JPH02106214A - Disk type cutting tool - Google Patents

Abstract

PURPOSE:To improve the performance of a knife and prolong the life of the knife in a disk type knife for cutting a cut material such as metal plate along the delivering direction by forming the edge part functioning as a cutting edge by a material having a higher hardness than that of the material of a knife body. CONSTITUTION:A ceramic part 2 sintered in a ring is fitted in the outer circumferential part of a disk type knife body 1 and adhered thereto by adhesives. A protruded part 2C provided on the inner circumferential face of the ring ceramic 2 is engaged with a recessed part 1a provided on the outer circumferential wall of the knife body 1 to strengthen the engagement with the ceramic part 2. As the materials of ceramics, those of zirconium type are preferred as cutting tools because of its high strength and toughness and excellent wear resistance and cutting ability. Thus, the performance as knife is improved, and also the life of the knife can be largely prolonged.

Description

[Detailed Description of the Invention] [Field of Industrial Application] The present invention relates to a tool for cutting a metal plate, and in particular, when a roll-shaped thin metal plate is fed out and moved, the thin plate is cut into multiple strips along the direction of movement. This invention relates to the structure of a disc-shaped cutting tool installed on a slitter line for cutting.

[Conventional technology]

In the slitter line, a coiled metal plate, such as a steel plate, is fed out, and the steel plate is cut into multiple strips of a predetermined width using multiple disc-shaped cutting tools inserted through a shaft positioned perpendicular to the feeding direction. Do the work you want to do.

FIGS. 7 and 8 show the configuration of the cutting tool section in the slitter line.

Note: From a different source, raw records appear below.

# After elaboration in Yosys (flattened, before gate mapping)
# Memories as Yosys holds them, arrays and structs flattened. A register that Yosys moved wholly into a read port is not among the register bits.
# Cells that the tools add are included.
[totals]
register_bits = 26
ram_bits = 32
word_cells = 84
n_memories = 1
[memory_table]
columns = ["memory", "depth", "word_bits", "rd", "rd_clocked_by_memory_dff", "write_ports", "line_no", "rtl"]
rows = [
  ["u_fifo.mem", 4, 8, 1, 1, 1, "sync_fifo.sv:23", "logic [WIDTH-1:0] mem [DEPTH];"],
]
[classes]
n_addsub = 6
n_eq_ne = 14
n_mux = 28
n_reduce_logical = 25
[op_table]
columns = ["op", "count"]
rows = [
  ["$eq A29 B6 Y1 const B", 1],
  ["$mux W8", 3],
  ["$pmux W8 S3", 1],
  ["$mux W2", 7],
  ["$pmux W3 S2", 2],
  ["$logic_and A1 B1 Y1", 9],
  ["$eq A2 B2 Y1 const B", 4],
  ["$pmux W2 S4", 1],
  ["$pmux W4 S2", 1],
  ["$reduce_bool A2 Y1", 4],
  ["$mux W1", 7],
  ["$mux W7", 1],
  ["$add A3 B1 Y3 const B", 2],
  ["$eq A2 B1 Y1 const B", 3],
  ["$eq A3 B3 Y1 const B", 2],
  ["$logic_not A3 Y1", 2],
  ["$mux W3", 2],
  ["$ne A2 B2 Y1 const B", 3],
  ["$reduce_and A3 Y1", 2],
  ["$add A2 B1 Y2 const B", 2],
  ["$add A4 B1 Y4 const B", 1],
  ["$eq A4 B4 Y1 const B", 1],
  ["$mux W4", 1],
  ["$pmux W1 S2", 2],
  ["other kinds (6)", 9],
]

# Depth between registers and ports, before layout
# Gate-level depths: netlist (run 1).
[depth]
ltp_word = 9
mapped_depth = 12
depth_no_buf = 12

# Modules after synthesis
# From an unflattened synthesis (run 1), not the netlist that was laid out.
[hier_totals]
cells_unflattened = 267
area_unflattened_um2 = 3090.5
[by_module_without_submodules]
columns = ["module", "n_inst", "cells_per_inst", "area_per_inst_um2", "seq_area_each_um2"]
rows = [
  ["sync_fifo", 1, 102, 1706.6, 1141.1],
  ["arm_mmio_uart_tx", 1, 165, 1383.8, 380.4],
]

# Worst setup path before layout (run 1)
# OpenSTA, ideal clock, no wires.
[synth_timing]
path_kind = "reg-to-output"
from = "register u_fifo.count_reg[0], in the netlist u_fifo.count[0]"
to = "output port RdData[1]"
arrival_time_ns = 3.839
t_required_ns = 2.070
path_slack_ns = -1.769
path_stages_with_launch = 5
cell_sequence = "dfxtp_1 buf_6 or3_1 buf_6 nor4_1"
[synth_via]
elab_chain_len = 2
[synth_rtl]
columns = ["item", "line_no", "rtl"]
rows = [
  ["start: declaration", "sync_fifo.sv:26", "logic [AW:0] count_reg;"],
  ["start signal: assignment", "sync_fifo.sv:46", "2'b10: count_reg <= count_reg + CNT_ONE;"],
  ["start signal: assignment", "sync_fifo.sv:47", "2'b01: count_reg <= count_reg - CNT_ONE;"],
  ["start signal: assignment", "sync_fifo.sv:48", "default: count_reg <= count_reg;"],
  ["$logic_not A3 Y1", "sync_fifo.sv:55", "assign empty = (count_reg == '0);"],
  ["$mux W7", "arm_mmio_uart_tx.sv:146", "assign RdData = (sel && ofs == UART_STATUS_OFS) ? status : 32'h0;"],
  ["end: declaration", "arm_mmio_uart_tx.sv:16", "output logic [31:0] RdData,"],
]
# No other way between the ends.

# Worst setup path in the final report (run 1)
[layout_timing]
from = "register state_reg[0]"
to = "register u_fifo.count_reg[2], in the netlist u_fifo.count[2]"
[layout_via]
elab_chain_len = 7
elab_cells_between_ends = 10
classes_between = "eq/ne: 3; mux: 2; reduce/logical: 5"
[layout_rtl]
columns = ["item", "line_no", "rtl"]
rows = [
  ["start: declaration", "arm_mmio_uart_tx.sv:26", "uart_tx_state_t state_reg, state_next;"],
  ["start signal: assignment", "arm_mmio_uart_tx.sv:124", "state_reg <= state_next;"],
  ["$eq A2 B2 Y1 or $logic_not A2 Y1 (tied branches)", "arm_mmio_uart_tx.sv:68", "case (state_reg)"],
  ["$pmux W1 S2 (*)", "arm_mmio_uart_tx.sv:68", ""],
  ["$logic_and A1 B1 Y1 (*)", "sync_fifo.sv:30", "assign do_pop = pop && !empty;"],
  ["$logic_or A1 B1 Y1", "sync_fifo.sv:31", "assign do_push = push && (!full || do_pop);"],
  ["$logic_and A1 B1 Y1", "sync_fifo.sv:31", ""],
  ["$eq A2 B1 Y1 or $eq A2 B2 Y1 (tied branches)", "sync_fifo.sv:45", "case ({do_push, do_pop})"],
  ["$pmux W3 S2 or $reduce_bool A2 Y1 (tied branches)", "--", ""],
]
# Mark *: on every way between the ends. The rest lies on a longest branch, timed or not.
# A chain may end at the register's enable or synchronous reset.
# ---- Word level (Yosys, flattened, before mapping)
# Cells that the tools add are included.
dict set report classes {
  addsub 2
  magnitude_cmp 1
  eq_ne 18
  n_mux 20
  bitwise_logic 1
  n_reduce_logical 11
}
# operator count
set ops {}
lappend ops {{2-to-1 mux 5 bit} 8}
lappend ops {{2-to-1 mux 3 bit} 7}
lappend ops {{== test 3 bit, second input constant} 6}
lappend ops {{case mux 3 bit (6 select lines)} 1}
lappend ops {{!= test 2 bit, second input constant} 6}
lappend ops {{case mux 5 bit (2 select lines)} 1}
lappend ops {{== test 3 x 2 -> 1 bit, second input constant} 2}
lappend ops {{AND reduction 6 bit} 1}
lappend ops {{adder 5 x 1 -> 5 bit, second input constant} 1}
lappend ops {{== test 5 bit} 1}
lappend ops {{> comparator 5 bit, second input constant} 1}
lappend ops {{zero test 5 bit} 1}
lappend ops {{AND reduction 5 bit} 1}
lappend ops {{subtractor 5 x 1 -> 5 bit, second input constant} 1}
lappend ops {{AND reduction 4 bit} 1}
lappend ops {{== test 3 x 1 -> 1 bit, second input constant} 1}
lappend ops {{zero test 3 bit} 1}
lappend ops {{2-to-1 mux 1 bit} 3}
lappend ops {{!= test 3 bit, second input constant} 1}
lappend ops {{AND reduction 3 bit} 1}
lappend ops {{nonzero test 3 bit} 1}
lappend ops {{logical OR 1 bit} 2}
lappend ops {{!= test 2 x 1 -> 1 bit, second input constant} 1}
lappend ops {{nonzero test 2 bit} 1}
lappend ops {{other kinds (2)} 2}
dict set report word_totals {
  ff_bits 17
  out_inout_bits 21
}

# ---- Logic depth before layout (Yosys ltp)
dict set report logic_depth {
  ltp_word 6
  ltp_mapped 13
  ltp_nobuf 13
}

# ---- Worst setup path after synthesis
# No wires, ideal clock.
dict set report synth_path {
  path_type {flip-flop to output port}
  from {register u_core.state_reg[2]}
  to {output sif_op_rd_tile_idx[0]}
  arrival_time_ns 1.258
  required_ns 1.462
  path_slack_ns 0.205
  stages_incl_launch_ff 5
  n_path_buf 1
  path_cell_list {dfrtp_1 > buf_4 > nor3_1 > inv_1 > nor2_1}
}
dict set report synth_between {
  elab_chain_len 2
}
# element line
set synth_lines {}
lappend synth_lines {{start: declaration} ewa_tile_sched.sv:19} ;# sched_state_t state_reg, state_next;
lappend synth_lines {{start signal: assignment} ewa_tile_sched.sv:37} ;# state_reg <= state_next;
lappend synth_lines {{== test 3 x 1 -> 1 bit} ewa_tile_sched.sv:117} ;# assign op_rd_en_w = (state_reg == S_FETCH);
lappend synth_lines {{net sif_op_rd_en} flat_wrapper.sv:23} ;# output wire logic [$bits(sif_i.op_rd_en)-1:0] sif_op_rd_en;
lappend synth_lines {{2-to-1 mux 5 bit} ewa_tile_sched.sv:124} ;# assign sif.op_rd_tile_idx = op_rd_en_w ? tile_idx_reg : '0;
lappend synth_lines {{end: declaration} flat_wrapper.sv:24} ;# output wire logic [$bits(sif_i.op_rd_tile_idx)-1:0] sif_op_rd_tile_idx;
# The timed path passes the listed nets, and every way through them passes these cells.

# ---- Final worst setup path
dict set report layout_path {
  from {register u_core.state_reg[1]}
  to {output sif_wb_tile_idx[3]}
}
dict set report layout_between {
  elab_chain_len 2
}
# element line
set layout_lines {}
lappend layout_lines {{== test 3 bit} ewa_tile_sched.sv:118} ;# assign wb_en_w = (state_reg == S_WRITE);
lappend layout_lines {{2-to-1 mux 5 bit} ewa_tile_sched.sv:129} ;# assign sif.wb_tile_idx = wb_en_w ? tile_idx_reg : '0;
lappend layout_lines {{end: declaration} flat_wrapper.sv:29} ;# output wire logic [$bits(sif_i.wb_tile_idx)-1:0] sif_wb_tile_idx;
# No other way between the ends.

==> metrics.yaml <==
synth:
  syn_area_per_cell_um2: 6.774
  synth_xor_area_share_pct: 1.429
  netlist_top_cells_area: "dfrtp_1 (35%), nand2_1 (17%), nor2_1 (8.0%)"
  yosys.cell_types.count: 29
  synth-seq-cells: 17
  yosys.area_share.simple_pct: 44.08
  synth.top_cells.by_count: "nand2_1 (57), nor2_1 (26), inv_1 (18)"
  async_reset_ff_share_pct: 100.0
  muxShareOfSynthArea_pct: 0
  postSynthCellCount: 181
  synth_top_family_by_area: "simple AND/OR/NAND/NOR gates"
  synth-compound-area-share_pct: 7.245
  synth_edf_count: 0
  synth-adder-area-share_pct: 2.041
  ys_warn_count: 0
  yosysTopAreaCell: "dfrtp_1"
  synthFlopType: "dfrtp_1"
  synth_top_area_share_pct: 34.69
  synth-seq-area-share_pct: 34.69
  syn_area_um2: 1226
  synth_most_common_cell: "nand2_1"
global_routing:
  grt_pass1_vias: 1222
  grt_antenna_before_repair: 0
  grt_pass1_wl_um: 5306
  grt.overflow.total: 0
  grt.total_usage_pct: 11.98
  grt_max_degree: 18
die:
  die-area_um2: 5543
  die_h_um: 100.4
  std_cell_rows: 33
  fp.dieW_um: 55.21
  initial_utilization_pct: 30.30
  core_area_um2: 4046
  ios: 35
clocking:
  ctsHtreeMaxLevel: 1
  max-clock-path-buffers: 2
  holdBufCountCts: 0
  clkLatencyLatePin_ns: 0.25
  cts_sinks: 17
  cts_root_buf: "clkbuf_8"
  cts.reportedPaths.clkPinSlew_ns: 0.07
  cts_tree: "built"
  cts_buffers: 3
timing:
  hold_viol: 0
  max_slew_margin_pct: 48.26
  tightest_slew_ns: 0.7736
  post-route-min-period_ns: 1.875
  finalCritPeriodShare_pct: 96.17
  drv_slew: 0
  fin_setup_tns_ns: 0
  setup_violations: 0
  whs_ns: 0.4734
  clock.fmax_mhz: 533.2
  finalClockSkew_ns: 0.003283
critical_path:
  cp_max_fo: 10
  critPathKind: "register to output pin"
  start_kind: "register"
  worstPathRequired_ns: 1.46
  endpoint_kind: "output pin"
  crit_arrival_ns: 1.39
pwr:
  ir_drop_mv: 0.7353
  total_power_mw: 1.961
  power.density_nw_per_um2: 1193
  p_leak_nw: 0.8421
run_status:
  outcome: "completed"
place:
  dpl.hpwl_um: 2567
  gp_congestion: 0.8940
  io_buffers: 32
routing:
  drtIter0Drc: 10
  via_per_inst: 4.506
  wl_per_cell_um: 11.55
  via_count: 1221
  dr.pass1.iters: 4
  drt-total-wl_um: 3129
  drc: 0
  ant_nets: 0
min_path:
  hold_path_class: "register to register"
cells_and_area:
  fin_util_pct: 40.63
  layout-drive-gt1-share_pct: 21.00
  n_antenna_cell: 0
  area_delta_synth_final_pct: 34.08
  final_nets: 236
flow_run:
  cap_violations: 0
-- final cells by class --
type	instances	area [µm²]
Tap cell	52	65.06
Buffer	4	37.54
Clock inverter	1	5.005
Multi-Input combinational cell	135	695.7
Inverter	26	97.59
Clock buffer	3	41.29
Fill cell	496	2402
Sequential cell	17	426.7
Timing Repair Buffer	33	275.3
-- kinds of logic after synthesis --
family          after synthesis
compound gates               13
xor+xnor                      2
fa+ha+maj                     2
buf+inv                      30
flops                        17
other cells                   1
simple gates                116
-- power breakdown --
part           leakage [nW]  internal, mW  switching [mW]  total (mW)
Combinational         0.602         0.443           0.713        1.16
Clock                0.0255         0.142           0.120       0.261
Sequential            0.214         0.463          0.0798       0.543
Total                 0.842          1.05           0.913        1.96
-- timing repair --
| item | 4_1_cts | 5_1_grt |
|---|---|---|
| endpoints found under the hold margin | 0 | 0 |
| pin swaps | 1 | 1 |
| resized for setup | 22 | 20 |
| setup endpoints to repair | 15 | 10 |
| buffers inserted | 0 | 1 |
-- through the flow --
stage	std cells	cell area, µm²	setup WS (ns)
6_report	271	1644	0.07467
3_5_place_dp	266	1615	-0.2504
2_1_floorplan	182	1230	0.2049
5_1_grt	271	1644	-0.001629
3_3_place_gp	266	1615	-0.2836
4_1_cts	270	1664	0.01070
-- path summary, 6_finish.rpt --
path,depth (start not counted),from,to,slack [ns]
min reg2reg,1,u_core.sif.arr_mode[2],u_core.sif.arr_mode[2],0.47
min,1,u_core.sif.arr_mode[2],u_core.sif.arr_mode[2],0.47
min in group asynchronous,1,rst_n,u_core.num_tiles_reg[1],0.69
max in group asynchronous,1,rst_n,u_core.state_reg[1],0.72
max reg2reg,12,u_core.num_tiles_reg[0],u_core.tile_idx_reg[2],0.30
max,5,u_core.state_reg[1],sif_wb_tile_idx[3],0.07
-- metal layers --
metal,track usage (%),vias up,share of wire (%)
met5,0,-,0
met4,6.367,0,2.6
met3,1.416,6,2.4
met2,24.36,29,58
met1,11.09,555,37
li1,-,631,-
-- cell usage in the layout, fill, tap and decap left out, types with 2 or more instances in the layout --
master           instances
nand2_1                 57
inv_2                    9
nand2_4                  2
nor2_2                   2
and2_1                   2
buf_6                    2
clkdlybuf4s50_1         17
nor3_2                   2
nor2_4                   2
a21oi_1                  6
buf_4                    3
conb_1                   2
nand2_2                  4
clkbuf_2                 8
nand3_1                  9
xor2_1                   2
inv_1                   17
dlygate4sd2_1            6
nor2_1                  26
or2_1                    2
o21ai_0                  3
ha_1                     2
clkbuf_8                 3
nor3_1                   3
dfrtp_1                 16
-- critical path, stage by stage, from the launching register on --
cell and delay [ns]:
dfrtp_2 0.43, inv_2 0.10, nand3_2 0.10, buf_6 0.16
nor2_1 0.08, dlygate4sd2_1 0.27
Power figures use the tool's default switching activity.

Reference numerals 50 to 55 in the figure are disc-shaped cutting tools called slinter knives (hereinafter referred to as "disk-shaped knives" or simply "
knives"), of which knives 50, 51 and 52 are attached to the upper shaft 56, and knives 53, 54 and 5 are attached to the upper shaft 56.
The knives 5 are inserted through the lower shaft 57, respectively. These knives are arranged at predetermined intervals in the axial direction of each shaft by spacers 58, 59, 60, 61 inserted through the upper shaft 56 and the lower shaft 57. The circumferential edges are positioned adjacent to each other to provide an appropriate clearance for the thickness of the plate to be cut. That is, the knives 50, 53, 51, 54, 52, and 55 are arranged in pairs so that the edges of the knives in each pair are located close to each other. Among the pair of circumferential edges of each of the knives in each set, the edge on the side that is located close to the edge of the other knife in the set, for example, the edge 8 of knives 50 and 53 is fjll &. The edge portion 50a of the knife 50 and the edge portion 53a of the knife 53 adjacent to this edge serve as cutting portions that directly cut the object to be cut, thus forming a so-called knife.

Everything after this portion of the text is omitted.